**ACTIVITY**
Consider the data that follows and state how many lines contain the string "global", using the number alone.

**DATA IN THIS EXERCISE**
::::::

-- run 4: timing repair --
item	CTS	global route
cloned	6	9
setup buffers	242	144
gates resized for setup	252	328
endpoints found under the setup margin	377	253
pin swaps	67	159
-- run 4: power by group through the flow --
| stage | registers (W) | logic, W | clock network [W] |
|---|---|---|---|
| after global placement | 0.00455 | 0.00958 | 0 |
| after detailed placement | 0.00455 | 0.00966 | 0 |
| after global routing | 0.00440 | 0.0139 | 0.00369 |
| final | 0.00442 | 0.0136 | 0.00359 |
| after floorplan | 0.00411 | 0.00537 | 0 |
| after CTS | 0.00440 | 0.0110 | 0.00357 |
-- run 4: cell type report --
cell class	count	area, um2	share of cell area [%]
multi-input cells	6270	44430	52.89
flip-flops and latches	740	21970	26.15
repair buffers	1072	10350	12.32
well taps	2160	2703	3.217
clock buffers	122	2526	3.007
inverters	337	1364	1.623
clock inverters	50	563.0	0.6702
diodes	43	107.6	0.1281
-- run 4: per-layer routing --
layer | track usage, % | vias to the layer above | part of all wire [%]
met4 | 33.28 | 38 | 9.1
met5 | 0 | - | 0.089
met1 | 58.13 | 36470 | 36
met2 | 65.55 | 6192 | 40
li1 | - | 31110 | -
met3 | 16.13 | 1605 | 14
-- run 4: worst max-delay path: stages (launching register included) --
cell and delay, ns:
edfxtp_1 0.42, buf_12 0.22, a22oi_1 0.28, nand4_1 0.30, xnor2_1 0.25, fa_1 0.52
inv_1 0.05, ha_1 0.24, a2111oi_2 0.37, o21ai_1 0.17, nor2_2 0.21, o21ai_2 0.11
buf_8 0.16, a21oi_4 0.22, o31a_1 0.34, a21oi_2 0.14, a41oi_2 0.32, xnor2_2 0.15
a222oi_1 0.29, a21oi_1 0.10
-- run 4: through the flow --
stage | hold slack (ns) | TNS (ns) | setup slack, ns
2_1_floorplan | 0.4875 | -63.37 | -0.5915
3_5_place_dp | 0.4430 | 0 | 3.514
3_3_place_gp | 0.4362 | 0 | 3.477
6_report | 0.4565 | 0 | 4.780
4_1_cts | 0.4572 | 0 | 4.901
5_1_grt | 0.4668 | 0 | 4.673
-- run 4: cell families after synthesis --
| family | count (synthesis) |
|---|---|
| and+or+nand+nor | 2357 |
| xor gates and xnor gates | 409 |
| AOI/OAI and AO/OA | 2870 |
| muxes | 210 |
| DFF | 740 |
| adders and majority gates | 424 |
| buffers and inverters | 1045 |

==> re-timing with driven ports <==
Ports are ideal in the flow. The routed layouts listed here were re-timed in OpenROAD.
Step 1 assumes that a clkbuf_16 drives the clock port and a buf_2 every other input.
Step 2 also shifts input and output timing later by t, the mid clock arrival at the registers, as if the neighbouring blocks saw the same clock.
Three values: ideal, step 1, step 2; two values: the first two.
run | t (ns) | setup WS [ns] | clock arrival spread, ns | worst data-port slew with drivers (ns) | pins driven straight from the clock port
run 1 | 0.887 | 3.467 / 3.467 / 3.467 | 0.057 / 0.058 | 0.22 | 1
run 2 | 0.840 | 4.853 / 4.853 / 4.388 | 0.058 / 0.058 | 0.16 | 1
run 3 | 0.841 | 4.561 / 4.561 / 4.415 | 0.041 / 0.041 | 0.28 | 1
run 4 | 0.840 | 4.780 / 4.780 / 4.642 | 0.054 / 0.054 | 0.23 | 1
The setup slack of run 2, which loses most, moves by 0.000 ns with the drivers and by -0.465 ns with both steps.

::::::

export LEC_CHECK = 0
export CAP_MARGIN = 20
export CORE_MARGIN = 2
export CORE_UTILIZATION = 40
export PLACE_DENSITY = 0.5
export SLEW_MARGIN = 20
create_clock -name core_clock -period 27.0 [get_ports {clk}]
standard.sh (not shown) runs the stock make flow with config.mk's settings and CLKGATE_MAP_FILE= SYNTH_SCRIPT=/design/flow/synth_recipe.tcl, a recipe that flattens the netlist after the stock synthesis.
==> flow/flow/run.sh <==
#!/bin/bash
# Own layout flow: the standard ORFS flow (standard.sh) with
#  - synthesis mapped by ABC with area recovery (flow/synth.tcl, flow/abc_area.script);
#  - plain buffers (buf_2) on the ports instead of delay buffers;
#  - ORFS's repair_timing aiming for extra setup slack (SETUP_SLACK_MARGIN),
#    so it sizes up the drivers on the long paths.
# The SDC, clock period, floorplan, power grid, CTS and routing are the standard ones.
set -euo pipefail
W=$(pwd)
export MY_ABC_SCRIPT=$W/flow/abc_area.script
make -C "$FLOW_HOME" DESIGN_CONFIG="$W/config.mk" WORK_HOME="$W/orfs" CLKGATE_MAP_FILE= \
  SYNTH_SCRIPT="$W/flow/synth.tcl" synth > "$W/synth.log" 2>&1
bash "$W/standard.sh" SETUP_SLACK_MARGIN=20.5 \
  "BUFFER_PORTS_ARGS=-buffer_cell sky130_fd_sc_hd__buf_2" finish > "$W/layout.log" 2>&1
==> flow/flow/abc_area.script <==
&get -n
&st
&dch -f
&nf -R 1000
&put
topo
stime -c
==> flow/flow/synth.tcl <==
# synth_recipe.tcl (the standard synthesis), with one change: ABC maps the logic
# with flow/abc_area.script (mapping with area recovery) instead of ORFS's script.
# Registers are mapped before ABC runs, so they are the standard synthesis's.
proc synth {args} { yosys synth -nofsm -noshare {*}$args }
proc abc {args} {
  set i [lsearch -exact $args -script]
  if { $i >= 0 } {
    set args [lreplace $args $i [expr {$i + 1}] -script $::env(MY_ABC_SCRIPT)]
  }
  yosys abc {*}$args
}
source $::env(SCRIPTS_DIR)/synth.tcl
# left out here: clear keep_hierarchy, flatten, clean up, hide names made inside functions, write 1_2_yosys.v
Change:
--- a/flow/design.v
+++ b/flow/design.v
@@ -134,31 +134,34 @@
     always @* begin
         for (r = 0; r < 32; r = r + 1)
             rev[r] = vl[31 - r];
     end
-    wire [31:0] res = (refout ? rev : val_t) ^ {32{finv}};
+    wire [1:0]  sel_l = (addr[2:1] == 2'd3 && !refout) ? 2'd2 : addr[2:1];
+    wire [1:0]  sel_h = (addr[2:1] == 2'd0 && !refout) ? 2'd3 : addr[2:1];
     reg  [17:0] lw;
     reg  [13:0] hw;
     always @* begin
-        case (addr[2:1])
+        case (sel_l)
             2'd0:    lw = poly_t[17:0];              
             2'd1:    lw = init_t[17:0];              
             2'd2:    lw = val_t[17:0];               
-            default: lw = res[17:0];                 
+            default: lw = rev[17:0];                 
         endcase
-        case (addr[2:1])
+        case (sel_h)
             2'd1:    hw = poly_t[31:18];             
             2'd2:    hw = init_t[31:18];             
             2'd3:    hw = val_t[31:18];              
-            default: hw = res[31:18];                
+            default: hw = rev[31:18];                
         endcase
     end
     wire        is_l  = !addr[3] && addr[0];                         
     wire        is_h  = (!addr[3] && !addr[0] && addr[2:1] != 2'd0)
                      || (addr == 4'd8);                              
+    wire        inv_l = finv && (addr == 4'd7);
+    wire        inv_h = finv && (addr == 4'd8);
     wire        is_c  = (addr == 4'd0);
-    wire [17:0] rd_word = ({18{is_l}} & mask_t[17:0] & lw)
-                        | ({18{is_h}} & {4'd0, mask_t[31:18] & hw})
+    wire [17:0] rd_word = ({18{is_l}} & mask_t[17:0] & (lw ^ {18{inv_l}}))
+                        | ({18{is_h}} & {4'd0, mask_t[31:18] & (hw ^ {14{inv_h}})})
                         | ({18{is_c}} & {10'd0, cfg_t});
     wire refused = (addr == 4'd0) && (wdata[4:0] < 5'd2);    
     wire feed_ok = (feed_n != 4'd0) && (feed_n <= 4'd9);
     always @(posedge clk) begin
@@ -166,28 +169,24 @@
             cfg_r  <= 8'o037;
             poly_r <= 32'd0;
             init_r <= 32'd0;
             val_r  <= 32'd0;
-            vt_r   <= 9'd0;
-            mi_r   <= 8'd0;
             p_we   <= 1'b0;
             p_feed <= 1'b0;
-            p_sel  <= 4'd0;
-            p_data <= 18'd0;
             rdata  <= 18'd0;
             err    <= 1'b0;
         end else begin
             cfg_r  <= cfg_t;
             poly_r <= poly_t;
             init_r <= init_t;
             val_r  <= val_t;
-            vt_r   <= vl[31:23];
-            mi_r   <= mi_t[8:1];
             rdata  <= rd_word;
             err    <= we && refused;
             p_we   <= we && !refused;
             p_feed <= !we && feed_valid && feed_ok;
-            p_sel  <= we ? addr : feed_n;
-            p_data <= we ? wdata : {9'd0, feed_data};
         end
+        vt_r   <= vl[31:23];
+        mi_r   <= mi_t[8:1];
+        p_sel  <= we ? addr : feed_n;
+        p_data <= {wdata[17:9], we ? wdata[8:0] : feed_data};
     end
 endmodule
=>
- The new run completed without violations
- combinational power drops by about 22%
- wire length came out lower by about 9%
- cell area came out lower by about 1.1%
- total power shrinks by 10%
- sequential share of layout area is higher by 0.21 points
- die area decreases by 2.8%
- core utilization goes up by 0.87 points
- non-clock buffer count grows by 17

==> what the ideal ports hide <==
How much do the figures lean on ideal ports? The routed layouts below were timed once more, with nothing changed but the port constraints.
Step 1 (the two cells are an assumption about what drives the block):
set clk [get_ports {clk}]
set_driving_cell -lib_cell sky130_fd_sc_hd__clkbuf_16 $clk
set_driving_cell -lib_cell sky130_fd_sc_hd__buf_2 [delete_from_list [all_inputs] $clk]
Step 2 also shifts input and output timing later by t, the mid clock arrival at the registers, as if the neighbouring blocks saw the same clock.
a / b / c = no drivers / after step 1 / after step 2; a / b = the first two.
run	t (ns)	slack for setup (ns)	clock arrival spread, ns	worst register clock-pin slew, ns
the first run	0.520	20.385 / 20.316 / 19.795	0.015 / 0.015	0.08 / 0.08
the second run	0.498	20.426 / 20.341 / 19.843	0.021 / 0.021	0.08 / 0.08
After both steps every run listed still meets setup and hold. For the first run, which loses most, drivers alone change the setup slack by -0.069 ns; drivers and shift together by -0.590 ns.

::::::

**TASK RESULT**
3